The layered structure and hygroscopic nature of MMT contribute to better water retention at high temperatures.33,34 The comportment of the proton conductivity of the membranes at high temperatures has been studied in various works. Let us quote, for example, the proton conductivity of SPEEK at 100°C is 90 mS/cm while those of the nanocomposite membranes containing 1, 3, and 5 wt.% of sulfonated MMT are respectively 105, 100, and 30 mS/cm.33 The relationship between temperature and proton conductivity can be obtained using the Arrhenius equation.17 Thus, the activation energy of conductivity can be calculated using the following equation:

$$\sigma = {\sigma }_{0}\mathrm{exp}(-{E}_{a}/\mathrm{RT})$$
(4)

where σ is the proton conductivity (S/cm), σ0 is the preexponential factor, R is the universal gas constant (8.314472 J/mol.

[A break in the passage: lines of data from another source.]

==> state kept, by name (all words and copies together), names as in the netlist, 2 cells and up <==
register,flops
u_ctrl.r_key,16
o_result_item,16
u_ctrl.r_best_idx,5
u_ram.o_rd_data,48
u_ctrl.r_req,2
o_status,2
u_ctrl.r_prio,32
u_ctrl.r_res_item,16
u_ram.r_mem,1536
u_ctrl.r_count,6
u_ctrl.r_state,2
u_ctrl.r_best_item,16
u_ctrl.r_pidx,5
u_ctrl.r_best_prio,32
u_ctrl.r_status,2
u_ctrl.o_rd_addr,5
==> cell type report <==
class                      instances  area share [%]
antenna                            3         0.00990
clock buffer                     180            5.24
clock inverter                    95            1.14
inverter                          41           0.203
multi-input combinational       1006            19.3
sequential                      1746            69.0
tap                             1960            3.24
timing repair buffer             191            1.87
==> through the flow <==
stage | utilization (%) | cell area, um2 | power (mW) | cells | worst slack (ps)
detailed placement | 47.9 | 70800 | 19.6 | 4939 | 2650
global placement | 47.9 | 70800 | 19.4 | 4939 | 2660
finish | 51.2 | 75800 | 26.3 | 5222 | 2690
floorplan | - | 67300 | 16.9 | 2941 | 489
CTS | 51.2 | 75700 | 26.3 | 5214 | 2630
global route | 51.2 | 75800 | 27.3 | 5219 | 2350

K), and T is the absolute temperature (K).

Table III summarizes the activation energies of SPESOS obtained using Eq. 4, and its nanocomposite membranes determined from experiments carried out at 100% RH. The composite membranes show lower values of activation energy than the pristine SPESOS.

Table III Activation energy values and proton conductivity at 100°C

It can be observed that the incorporation of the filler influences the Ea, and the lowest value is obtained with 6% of clay. Thus, the MMT in the membrane surface can prevent electric field erosion of the internal structure and improve the corona resistance of composite membranes at high ratios of MMT. These results are in good agreement with the proton conductivity results. The values of Ea increased with the introduction of MMT in the membranes. Correspondingly, the best proton conductivity obtained at 100°C with 6% clay confirmed that the water present in MMT accelerates the proton flow at high temperatures. These conductivity values are higher than that of Nafion® 117 membranes with clay, which is about 120 mS/cm at 100°C.32,33

Conclusion

Montmorillonite/SPESOS composite membranes were fabricated, characterized, and evaluated for their potential as electrolytic membranes in fuel cell applications. The results of the FT-IR and XRD analyses confirmed the successful incorporation of MMT in the SPESOS matrix. The water absorption profiles of the composite membranes increased with increasing clay content. The water uptake value, contact angle, ion exchange values, activation energy, and proton conductivity values of the various samples were investigated in detail. The 1 wt.% MMT composite membrane showed superior proton conductivity performance and reasonably good MMT dispersion among all the studied samples. Therefore, SPESOS/MMT with MMT of 1% by weight showed optimal performance and represents a promising composite material for electrochemical applications. The hydrophilic nature of the MMT phase embedded in SPESOS benefits the composite membrane. It was expected that the incorporation of MMT into the SPESOS matrix would provide excellent fuel cell performance compared with the bare SPESOS membrane. Thus, the present study can serve as a guide for the fabrication of other composite membranes blended with different nanoparticles such as sepiolite, graphene oxide, and hydroxyapatite.